» WHAT IS NEEDED:
The records below must be copied in full, exactly as they read.

» MATERIAL PROVIDED:
BEGIN

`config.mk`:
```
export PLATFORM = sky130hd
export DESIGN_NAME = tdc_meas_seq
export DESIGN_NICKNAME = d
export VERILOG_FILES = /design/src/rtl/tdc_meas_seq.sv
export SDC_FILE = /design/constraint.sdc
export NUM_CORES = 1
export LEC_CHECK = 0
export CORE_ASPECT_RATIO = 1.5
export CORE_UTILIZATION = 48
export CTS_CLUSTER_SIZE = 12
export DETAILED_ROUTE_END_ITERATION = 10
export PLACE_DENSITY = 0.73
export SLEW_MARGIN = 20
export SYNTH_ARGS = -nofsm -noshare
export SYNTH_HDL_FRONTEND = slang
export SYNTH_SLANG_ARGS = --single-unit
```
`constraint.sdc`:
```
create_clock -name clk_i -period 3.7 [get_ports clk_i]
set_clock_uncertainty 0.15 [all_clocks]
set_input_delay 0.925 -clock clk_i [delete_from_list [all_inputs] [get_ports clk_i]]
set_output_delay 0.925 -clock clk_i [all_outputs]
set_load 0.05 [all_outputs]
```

END

» RESPONSE AREA:
`config.mk`:
```
export PLATFORM = sky130hd
export DESIGN_NAME = tdc_meas_seq
export DESIGN_NICKNAME = d
export VERILOG_FILES = /design/src/rtl/tdc_meas_seq.sv
export SDC_FILE = /design/constraint.sdc
export NUM_CORES = 1
export LEC_CHECK = 0
export CORE_ASPECT_RATIO = 1.5
export CORE_UTILIZATION = 48
export CTS_CLUSTER_SIZE = 12
export DETAILED_ROUTE_END_ITERATION = 10
export PLACE_DENSITY = 0.73
export SLEW_MARGIN = 20
export SYNTH_ARGS = -nofsm -noshare
export SYNTH_HDL_FRONTEND = slang
export SYNTH_SLANG_ARGS = --single-unit
```
`constraint.sdc`:
```
create_clock -name clk_i -period 3.7 [get_ports clk_i]
set_clock_uncertainty 0.15 [all_clocks]
set_input_delay 0.925 -clock clk_i [delete_from_list [all_inputs] [get_ports clk_i]]
set_output_delay 0.925 -clock clk_i [all_outputs]
set_load 0.05 [all_outputs]
```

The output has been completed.